一転して天使のような笑顔に戻った彼を見て、私は心の中で盛大なため息を吐く。
…………これから、私はどうなってしまうのだろうか。
* * *
「よし、完成ー!!」
『か、完成…ですね…』
要塞の厨房の一角を借りてチョコレート作りをした私達。
とても嬉しそうに完成したチョコレートを眺めるクロユリ中佐とは対照的に、私は冷や汗ダラダラだった。
形こそまともなハート型をしているものの、色がおかしい。目茶苦茶おかしい。
皿に並べられたそれは、緑と紫のマーブルという、チョコレートにあるまじき色なのだ…。
最初は――原材料の時点では、ちゃんとした茶色のミルクチョコレートだったというのに。
一体何をどうすればそうなってしまうのか…。
作業行程を見ていたのに全く分からない。
「アリスが手伝ってくれたおかげですっごく美味しそうなチョコが出来たよ。
これならきっと皆も喜ぶね!」
――“皆”…?
その言葉を聞いて、再び冷や汗が流れる。
まさか、これをブラックホークの皆さんに食べさせるとか……?
「ほら、アリスはそっちの皿を持って!
……アヤナミ様、喜んでくれるかなぁ…?」
…………そのまさかだったようだ…。
…皆さん、ごめんなさい。
チョコレートの乗った皿を持って意気揚々と歩き出すクロユリ中佐の後ろ姿を虚な目で眺めながら、私は心の底からブラックホークの皆さんに謝った。
* * *
「皆ー!ちょっと早いけどアリスと二人でチョコ作ったんだ!
どんどん食べて!!」
ブラックホークの執務室の机に例の皿が置かれる。
それを見て、一気に皆さんの顔から血の気が引いていくのが良く分かった。
……ただ一人の例外、味覚障害者のコナツ君を除いて。
そして、
「いただきまーす!!」
「「「い、いただきます……」」」
「…………。」
普通にチョコレートを頬張るコナツ君。……しかも、美味しいとか言っている。
そして、薬の箱を片手に玉砕覚悟で食べるハルセさん。そのクロユリ中佐に対する忠誠心は尊敬に値すると思います。

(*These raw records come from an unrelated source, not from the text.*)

### config.mk
export PLATFORM = sky130hd
export DESIGN_NAME = vsync_decoder
export DESIGN_NICKNAME = d
export VERILOG_FILES = /design/src/rtl/vsync_decoder.sv
export SDC_FILE = /design/constraint.sdc
export NUM_CORES = 1
export LEC_CHECK = 0
export ABC_AREA = 1
export CORE_MARGIN = 2
export CORE_UTILIZATION = 35
export DETAILED_ROUTE_END_ITERATION = 10
export GPL_ROUTABILITY_DRIVEN = 0
export PLACE_DENSITY = 0.62
export RECOVER_POWER = 25
export SLEW_MARGIN = 0
export SYNTH_ARGS = -nofsm -noshare
export SYNTH_HDL_FRONTEND = slang
export SYNTH_SLANG_ARGS = --single-unit
### constraint.sdc
create_clock -name clk -period 2.4 [get_ports clk]
set_clock_uncertainty 0.2 [all_clocks]
set_input_delay 0.36 -clock clk [delete_from_list [all_inputs] [get_ports clk]]
set_output_delay 0.36 -clock clk [all_outputs]
set_load 0.01 [all_outputs]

……しかし、流石のハルセさんもご乱心なのだろうか、手にしている薬には胃腸薬ではなく湿布薬と書かれていて…。
チョコレートを口にして数秒後――
ハルセさん、脱落。
「アヤナミ様!どうぞ!」
その声のする方向に目を向けると、一人離れた所に居たアヤナミ様にチョコを勧めるクロユリ中佐が。

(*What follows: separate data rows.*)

## config.mk

```make
export PLATFORM = sky130hd
export DESIGN_NAME = trend_event_fifo
export DESIGN_NICKNAME = d
export VERILOG_FILES = /design/src/rtl/trend_event_fifo.sv
export SDC_FILE = /design/constraint.sdc
export NUM_CORES = 1
export LEC_CHECK = 0
export ABC_AREA = 1
export CAP_MARGIN = 20
export CORE_ASPECT_RATIO = 0.7
export CORE_UTILIZATION = 59
export CTS_BUF_LIST = sky130_fd_sc_hd__clkbuf_8
export CTS_CLUSTER_SIZE = 8
export DETAILED_ROUTE_END_ITERATION = 10
export PLACE_DENSITY = 0.88
export SYNTH_ARGS = -nofsm -noshare
export SYNTH_HDL_FRONTEND = slang
export SYNTH_SLANG_ARGS = --single-unit
```

## constraint.sdc

```tcl
create_clock -name clk -period 1.9 [get_ports clk]
set_input_delay 0.475 -clock clk [delete_from_list [all_inputs] [get_ports clk]]
set_output_delay 0.475 -clock clk [all_outputs]
set_load 0.01 [all_outputs]
```

## src/rtl/trend_event_fifo.sv

```systemverilog
// -----------------------------------------------------------------------------
// trend_event_fifo
//
// Watches a qualified trend bit, detects level changes and queues each change
// as an event {new_level, timestamp} in a small FIFO for a downstream consumer.
// The timestamp is a free-running count of qualified samples. Events that
// arrive while the FIFO is full (and nothing is leaving that cycle) are
// dropped and flagged by a sticky overflow bit; a saturating counter tallies
// every detected transition, dropped or not.
//
// Parameters
//   DEPTH     FIFO entries (power of two, >= 2)
//   TS_WIDTH  timestamp counter width
//
// Ports
//   clk         rising-edge clock
//   reset       asynchronous active-high reset
//   trend_in    trend bit from the upstream stage
//   sample_en   qualifies trend_in; nothing is sampled when low
//   clear       synchronous flush of FIFO, counters and overflow flag
//   evt_ready   consumer accepts the head event
//   evt_valid   head event present
//   evt_data    {level, timestamp} of the head event (zero when empty)
//   evt_count   detected transitions, saturating at 255
//   overflow    sticky: an event was dropped
//   fifo_level  current occupancy, 0..DEPTH
// -----------------------------------------------------------------------------
module trend_event_fifo #(
  parameter int DEPTH    = 4,
  parameter int TS_WIDTH = 8
) (
  input  logic                         clk,
  input  logic                         reset,
  input  logic                         trend_in,
  input  logic                         sample_en,
  input  logic                         clear,
  input  logic                         evt_ready,
  output logic                         evt_valid,
  output logic [TS_WIDTH:0]            evt_data,
  output logic [7:0]                   evt_count,
  output logic                         overflow,
  output logic [$clog2(DEPTH+1)-1:0]   fifo_level
);

  localparam int                PTR_W    = $clog2(DEPTH);
  localparam int                LVL_W    = $clog2(DEPTH + 1);
  localparam logic [LVL_W-1:0]  FULL_LVL = LVL_W'(DEPTH);

  logic [TS_WIDTH:0]    mem [DEPTH];
  logic [PTR_W-1:0]     rd_ptr;
  logic [PTR_W-1:0]     wr_ptr;
  logic [LVL_W-1:0]     level;
  logic                 prev_trend;
  logic [TS_WIDTH-1:0]  ts;
  logic [7:0]           count;
  logic                 ovf;

  logic detect;
  logic full;
  logic pop;
  logic accept;
  logic drop;

  assign detect = sample_en && (trend_in != prev_trend);
  assign full   = (level == FULL_LVL);
  assign pop    = evt_valid && evt_ready;
  // A full FIFO can still take a new event when the head leaves the same cycle.
  assign accept = detect && (!full || pop);
  assign drop   = detect && full && !pop;

  assign evt_valid  = (level != '0);
  // Masking with evt_valid gives a defined zero after reset even though the
  // storage array itself is never reset.
  assign evt_data   = evt_valid ? mem[rd_ptr] : '0;
  assign evt_count  = count;
  assign overflow   = ovf;
  assign fifo_level = level;

  // NOTE: all state registers use non-blocking assignments so every flop in
  // this block samples pre-edge values regardless of statement order.
  always_ff @(posedge clk or posedge reset) begin
    if (reset) begin
      rd_ptr     <= '0;
      wr_ptr     <= '0;
      level      <= '0;
      prev_trend <= 1'b0;
      ts         <= '0;
      count      <= '0;
      ovf        <= 1'b0;
    end else begin
      // prev_trend follows the sampled input even on a clear cycle, so the
      // level seen during a flush is not reported again afterwards.
      if (sample_en) prev_trend <= trend_in;

      if (clear) begin
        rd_ptr <= '0;
        wr_ptr <= '0;
        level  <= '0;
        ts     <= '0;
        count  <= '0;
        ovf    <= 1'b0;
      end else begin
        if (sample_en) ts     <= ts + TS_WIDTH'(1);
        if (accept)    wr_ptr <= wr_ptr + PTR_W'(1);
        if (pop)       rd_ptr <= rd_ptr + PTR_W'(1);

        // NOTE: the explicit default keeps the hold case visible; in a
        // combinational case the same default is what prevents a latch.
        case ({accept, pop})
          2'b10:   level <= level + LVL_W'(1);
          2'b01:   level <= level - LVL_W'(1);
          default: level <= level;
        endcase

        if (detect && (count != 8'hFF)) count <= count + 8'd1;
        if (drop)                       ovf   <= 1'b1;
      end
    end
  end

  // NOTE: the storage array has no reset; occupancy is tracked by level and
  // the pointers, so stale contents are never observable.
  always_ff @(posedge clk) begin
    if (accept && !clear) mem[wr_ptr] <= {trend_in, ts};
  end

endmodule
```

* Yosys cells after proc, flatten, opt, wreduce, memory -nomap -nowiden *
Memories as Yosys holds them, arrays and structs flattened.
Index checks and enable logic that the tools add are counted.

storage, ports and cells
  input bits = 6
  register bits = 25
  output and inout bits = 22
  logic and storage cells = 52
  RAM bits = 36
  memories kept = 1

operators by class
  add/sub/neg operators = 6
  reductions and logical operators = 18
  equal/unequal tests = 5
  multiplexer cells = 15

memories
  memory  depth  width  rd ports  clocked after Yosys merged registers in  wr ports  RTL line  text
  mem     4      9      1         0                                        1         49        logic [TS_WIDTH:0] mem [DEPTH];

operators with widths
  cell                                                                count
  8-bit two-way mux                                                   4
  8-bit by 1-bit adder with 8-bit output, second input constant       2
  2-bit nonzero test                                                  5
  9-bit two-way mux                                                   1
  2-bit two-way mux                                                   4
  8-bit inequality test, second input constant                        1
  1-bit logical AND                                                   7
  3-bit case mux with 2 select lines                                  1
  3-bit nonzero test                                                  2
  2-bit by 1-bit adder with 2-bit output, second input constant       2
  1-bit two-way mux                                                   4
  3-bit by 1-bit adder with 3-bit output, second input constant       1
  3-bit == test, second input constant                                1
  1-bit logical NOT                                                   3
  3-bit two-way mux                                                   1
  3-bit by 1-bit subtractor with 3-bit output, second input constant  1
  2-bit by 1-bit == test with 1-bit output, second input constant     1
  2-bit == test, second input constant                                1
  1-bit logical OR                                                    1
  1-bit inequality test                                               1

* Longest topological paths before layout *
Gate-level depths: netlist of the first run.

  word-level depth = 7
  depth in mapped cells = 11

* Worst setup path before layout of the first run *
OpenSTA, ideal clock, no wires.

  path type = in2reg
  start point = in sample_en
  end point = mem mem[0][0] in the netlist's numbering (enable)
  slack = 0.090 ns
  arrival = 1.436 ns
  buffers on the path = 1
  setup time = 0.374 ns
  stages on the path = 7
  cell sequence = buf_6 nand2_4 nor2_8 nand2_1 nor2_2 inv_2 nor2_1

between the ends
  cells in the longest elaborated chain, start to end = 5

ends and longest elaborated chain
  item                                     RTL line  text
  start: declaration                       35        input logic sample_en,
  1-bit logical AND                        64        assign detect = sample_en && (trend_in != prev_trend);
  1-bit logical AND                        68        assign accept = detect && (!full || pop);
  1-bit logical AND                        124       if (accept && !clear) mem[wr_ptr] <= {trend_in, ts};
  1-bit two-way mux                        124
  1-bit two-way mux (not written as such)  124
  end: declaration                         49

No other way between the ends.

* Worst setup path in the final report of the first run *
  start point = reg rd_ptr[0]
  end point = out evt_data[7]

between the ends
  cells in the longest elaborated chain, start to end = 2

ends and longest elaborated chain
  item                      RTL line  text
  start: declaration        50        logic [PTR_W-1:0] rd_ptr;
  start signal: assignment  105       if (pop) rd_ptr <= rd_ptr + PTR_W'(1);
  memory 4 x 9 bit          --
  9-bit two-way mux         74        assign evt_data = evt_valid ? mem[rd_ptr] : '0;
  end: declaration          39        output logic [TS_WIDTH:0] evt_data,

No other way between the ends.

==> metrics.md, run 1 <==
| Metric | Value |
|---|---|
| Post-synthesis area per instance | `just under 10 um^2` |
| Tcrit/Tclk final | `107.9%` |
| Most common library cell in the layout ignoring fill and taps | `sky130_fd_sc_hd__nor2_1` |
| Worst R2R Path Depth | `11` |
| Main area contributors after synthesis | `sky130_fd_sc_hd__edfxtp_1 (37%), sky130_fd_sc_hd__dfrtp_1 (22%), sky130_fd_sc_hd__nor2_1 (7.8%)` |
| Design internal power | `2.563 mW` |
| Sequential share of power | `about two fifths` |
| Remaining global-route overflow | `0` |
| Most used cells in the layout excluding fill and tap cells | `sky130_fd_sc_hd__nor2_1 (45), sky130_fd_sc_hd__nand2_1 (41), sky130_fd_sc_hd__edfxtp_1 (36), sky130_fd_sc_hd__buf_4 (34), sky130_fd_sc_hd__inv_1 (29)` |
| Routability congestion estimate from global placement | `0.8181` |
| Initial antenna violation count | `0` |
| First-pass GRT wire length | `approximately 11000 um` |
| Core area | `0.004504 mm^2` |
| Via count of the first global-routing pass | `2260` |
| CP Cell Sequence | `buf_12 -> buf_6 -> nor2_4 -> nor2_2 -> o21ai_1 -> a21oi_1 -> buf_2` |
| Clock-pin slew on the worst setup and hold paths | `60 ps` |
| Maximum number of pins on one net before global-route repair | `26` |
| Source-to-sink clock delay at the later pin of the worst-skew pair | `between 300 and 400 ps` |
| Die extent in x | `85.59 um` |
| Least-Margin Pin Slew | `346.8 ps` |
| Netlist area before placement | `approximately 0.0029 mm^2` |
| Number of rows created at floorplan | `20` |
| Crit. Startpoint | `rd_ptr[0]$_DFFE_PP0P_` |
| Antenna Violating Nets Remaining | `0` |
| Clock period minus worst slack | `2051 ps` |
| Post-detailed-route wirelength per cell | `between 15 and 20 um` |
| Detailed placer's ending HPWL | `about 4600 um` |
| Clock power frac | `26.3%` |
| Number of hold violations in the final report | `0` |
| Number of buffers created by CTS | `9` |
| Via count of the routed design | `2396` |
| Finished layout cell area | `0.003787 mm^2` |
| Unrepaired setup endpoints after global routing | `yes` |
| Detailed-route vias per instance | `between 5 and 6` |
| Power density normalized to cell area | `988.6 mW/mm^2` |
| Post-route insts no fill | `430` |
| Critical Path Source Type | `flip-flop` |
| Final setup violation count | `9` |
| Number of antenna diodes | `0` |
| Total instance count after detailed placement | `406` |
| Cells after Synth | `between 200 and 300` |
| Yosys cell types | `32` |
| Start-to-end type of the worst setup path | `flip-flop to output pin` |
| Final setup TNS | `-712.5 ps` |
| Clock Sinks | `about 60` |
| Clock Skews | `roughly 6 ps` |
| Sequential-to-total area share from yosys stat | `59.15%` |
| Post-detailed-routing wire length | `7217 um` |
| Area Overhead vs Synth | `31.27%` |
| Net count of the finished layout | `around 380` |
| Min-delay worst type | `primary input to async pin` |
| Initial Utilization | `64.06%` |
| Sw power | `1.181 mW` |
| Crit path largest cell delay | `410 ps` |
| First-pass DRT Iterations | `5` |
| Number of register bits inferred by synthesis | `~60` |
| Portion of synthesized cell area occupied by the leading cell type | `37.47%` |
| Fraction of layout instances using a drive strength above 1 | `a little under 30%` |
| Critical path buffer and inverter count | `3` |
| Static Leakage | `around 1.7 nW` |
| Cell at the slowest stage of the critical path | `sky130_fd_sc_hd__dfrtp_2` |
| Fillers | `217` |
| Stages on worst setup path | `7` |
| Root buf cell | `sky130_fd_sc_hd__clkbuf_8` |
| Port buffer count | `27` |
| Smallest setup slack after layout | `-151.0 ps` |
| Logic gate share of total power | `33.3%` |
| Reg2Reg Launch Point | `fifo_level[0]$_DFFE_PP0P_` |
| Library cell occupying the most area in the post-synthesis netlist | `sky130_fd_sc_hd__edfxtp_1` |
| Critical path arrival | `about 1600 ps` |
| Critical path capture point | `evt_data[7]` |
| Peak VDD IR | `approximately 0.63 mV` |
| Total global-route track usage | `28.82%` |
| Starting DRT DRC Count | `between 200 and 300` |
| Max H-tree Level | `3` |
| Reg2Reg Capture Point | `fifo_level[2]$_DFFE_PP0P_` |
| Result of the run | `finished, violations left` |
| DR DRC count | `0` |
| Achievable clock frequency | `487.6 MHz` |
| Nature of the critical path endpoint | `output pin` |
| CP Data Required Time | `1420 ps` |
| Post-placement setup slack | `-537.5 ps` |
| Die outline area | `0.005179 mm^2` |
| Maximum Capacitance Violations | `0` |
| Post-Route Utilization | `a little over four fifths` |
| Buffers from clock root to sink, at most | `2` |
| Peak fanout along the critical path | `5` |
| TritonCTS clock tree | `yes` |
| DIE HEIGHT | `approximately 61 um` |
| Flop2flop setup slack | `100 ps` |
| Fraction of power spent switching nets | `between 30% and 40%` |
| Post-synthesis net count | `309` |
| Total count of max-transition violations in the final report | `0` |
| Failing checks | `negative setup slack` |
| Worst rel slew slack | `around three quarters` |
| Cell area after placement | `0.003458 mm^2` |
| Io pins | `28` |
| Synthesis Warnings | `0` |
| Dominant delay contributor by cell family on the critical path | `buffers and inverters` |
[stage by stage]
step / total power, mW / hold slack [ps]
2_1_floorplan: 2.026 / 476.0
3_3_place_gp: 2.571 / 503.3
3_5_place_dp: 2.620 / 525.0
4_1_cts: 3.608 / 496.1
5_1_grt: 3.903 / 533.5
6_report: 3.744 / 497.9
[repair_timing]
action	4_1_cts	5_1_grt
hold buffers	0	0
pin swaps	7	8
buffers inserted	4	3
endpoints found under the setup margin	49	34
cloned	1	1
resized for setup	67	30
[cell usage after synthesis (all sizes together)]
cell    instances
nand2          50
nor2           66
nor4            1
a21oi          18
dfrtp          25
o21ai          30
clkbuf          2
nand4           3
fa              1
ha              6
nand3b          1
edfxtp         36
xor2            2
buf             6
clkinv          1
a31oi           1
nand3          11
nor3            4
inv            32
[metal layers]
metal	share of wire [%]	vias up	track usage [%]	wire length, um
met4	3.5	0	11.19	250
met3	8.5	35	8.844	613
met2	48	128	47.43	3453
met1	40	1109	37.01	2900
met5	0	-	0	0
li1	-	1124	-	-
[power groups by stage]
stage	registers [mW]	logic [mW]	clock network, mW
floorplan	1.54	0.484	0
global placement	1.53	1.04	0
detailed placement	1.53	1.09	0
CTS	1.51	1.10	0.999
global route	1.52	1.33	1.06
finish	1.51	1.25	0.987
[cells by family (layout without fill, tap and decap cells)]
| group | count (synthesis) | after routing | share of synthesized area [%] |
|---|---|---|---|
| compound gates | 49 | 49 | 8.803 |
| xor+xnor | 2 | 2 | 0.6072 |
| fa+ha+maj | 7 | 7 | 3.296 |
| buf+inv | 41 | 120 | 6.504 |
| flops | 61 | 61 | 59.15 |
| simple gates | 136 | 136 | 21.64 |
[how the worst min path moves through the flow]
stage	from	end	slack, ps	depth (start not counted)
6_report	reset	evt_count[5]$_DFFE_PP0P_	500	3
5_1_grt	reset	ts[0]$_DFFE_PP0P_	530	3
4_1_cts	reset	ts[0]$_DFFE_PP0P_	500	3
3_5_place_dp	ts[7]$_DFFE_PP0P_	mem[3][7]$_DFFE_PP_	520	0
3_3_place_gp	overflow$_DFFE_PP0P_	overflow$_DFFE_PP0P_	500	2
2_1_floorplan	ts[7]$_DFFE_PP0P_	mem[0][7]$_DFFE_PP_	480	0
[worst reg2reg max path, cell delays in order, from the launching register on]
cell	delay [ps]
sky130_fd_sc_hd__dfrtp_1	400
sky130_fd_sc_hd__nor2_4	130
sky130_fd_sc_hd__buf_4	130
sky130_fd_sc_hd__a21oi_2	70
sky130_fd_sc_hd__nand2_2	70
sky130_fd_sc_hd__inv_1	60
sky130_fd_sc_hd__fa_2	370
sky130_fd_sc_hd__xor2_2	160
sky130_fd_sc_hd__nand3b_1	130
sky130_fd_sc_hd__nand2_1	50
sky130_fd_sc_hd__nand2_1	60
sky130_fd_sc_hd__nand2_1	50
[cell type report]
class                   count  area [um^2]  area share [%]
well taps                  55        68.82           1.817
inverters                  33        131.4           3.469
multi-input cells         194         1071           28.28
clock buffers              11        151.4           3.997
repair buffers             71        635.6           16.78
clock inverters             5        21.27          0.5616
flip-flops and latches     61         1708           45.09
[registers in the layout, summed over array words and instances (netlist names)]
name	cells
evt_count	8
fifo_level	3
mem	36
overflow	1
prev_trend	1
rd_ptr	2
ts	8
wr_ptr	2
Note: power is estimated with default switching activity, not from simulation.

普段は感情を顔に出したりしないアヤナミ様だが、今は無茶苦茶嫌そうなのが目に見えて分かる。
……頑張ってください、アヤナミ様。
「(ねぇちょっとアリスちゃん!!どうすんのコレ!!)」
中佐の注意がアヤナミ様の方に向いている隙に、ヒュウガ少佐が私の後ろに回り込んできて小声で叫んだ。
「(どうしてクロたんを止めてくれなかったの?!)」
『(どうしてって言われましても…!クロユリ中佐のあの笑顔を見て断れると思いますか?!)』
「(あの笑顔?………………ああ、うん、そうだよね…)」
事情を察してくれたらしく、少佐は私の頭を力無くぽんと叩いた。
「(でも…………どうすんの、これ)」
私と少佐は机に置かれたおぞましい物体に目を向ける。
いつの間にかカツラギ大佐までその犠牲になっていて、未だにぱくぱくと美味しそうに食べているコナツ君の横には二人分の屍が横たわっている。
…………あれの仲間入りは、是非ともしたくない。
『(……少佐は、逃げられると思いますか?)』
「(逃げられるなら全力でそうしたいんだけど……相手はあのクロたんだからなぁ…)」
はぁ…と二人でため息をつく。
と、そこで、
「どうしたの?二人共」
全ての元凶が現れてしまった。
「あ、あれ?アヤたんには食べさせなかったの?」
少佐が冷や汗を流しながら訊く。
「ヒュウガやアリス達が食べたがってるから食べさせてあげてって。アヤナミ様優しいよねー」
「『(優しくないっ!!!)』」
二人でアヤナミ様を睨みつけるが、すぐに目を逸らされてしまった。
くそっ……上手い事逃げやがって…!!
「はい、あーん♪」
そんな事をしている間に、クロユリ中佐の魔の手が。
「ちょ、ちょっと待ってよクロたん!自分で食べれるから!」
「いいから!はい、食べて!」
隣に居たヒュウガ少佐は抵抗したもののクロユリ中佐にチョコを口に押し込まれ……。
そのまま屍と化した。
『だ、大丈夫ですか少佐!!?』
「そんなにこのチョコが美味しかったのかなぁ?」
『(絶対違うと思います!!)』
床に崩れ落ちた少佐を見て、クロユリ中佐はそんな事を言った。
「そういえば、アリスもまだ食べてないよね?」
『え……』
「作ってる時も味見してなかったし。ほら、アリスも食べなよ!美味しいよ?」
突如、彼の魔の手の矛先がこちらに向けられた。
当然私がとる行動は、
『い、いえ、大丈夫ですよ!皆さんが美味しそうに食べている姿を見れただけで私は満足ですからっ!!
慎んで辞退致しますっ。私の分は是非とも優しい優しいアヤナミ様にあげてください!』
全力で拒否。
アヤナミ様が向こうの方からすっごい睨んでるけど、こちらも命懸けなのだから許してくれる……だろう。多分。
しかし、
「いいから、食べなよアリス!」
そう言って、中佐は私の口にもチョコを押し込んだ。
それは、今までに食べた事の無いような――強いて言うなら、この世のものとは思えないような味をしていて…。
私は徐々に意識が遠のいていくのを感じた。
それからの数日間、ブラックホークのメンバー数人は職場に現れなかったとか…。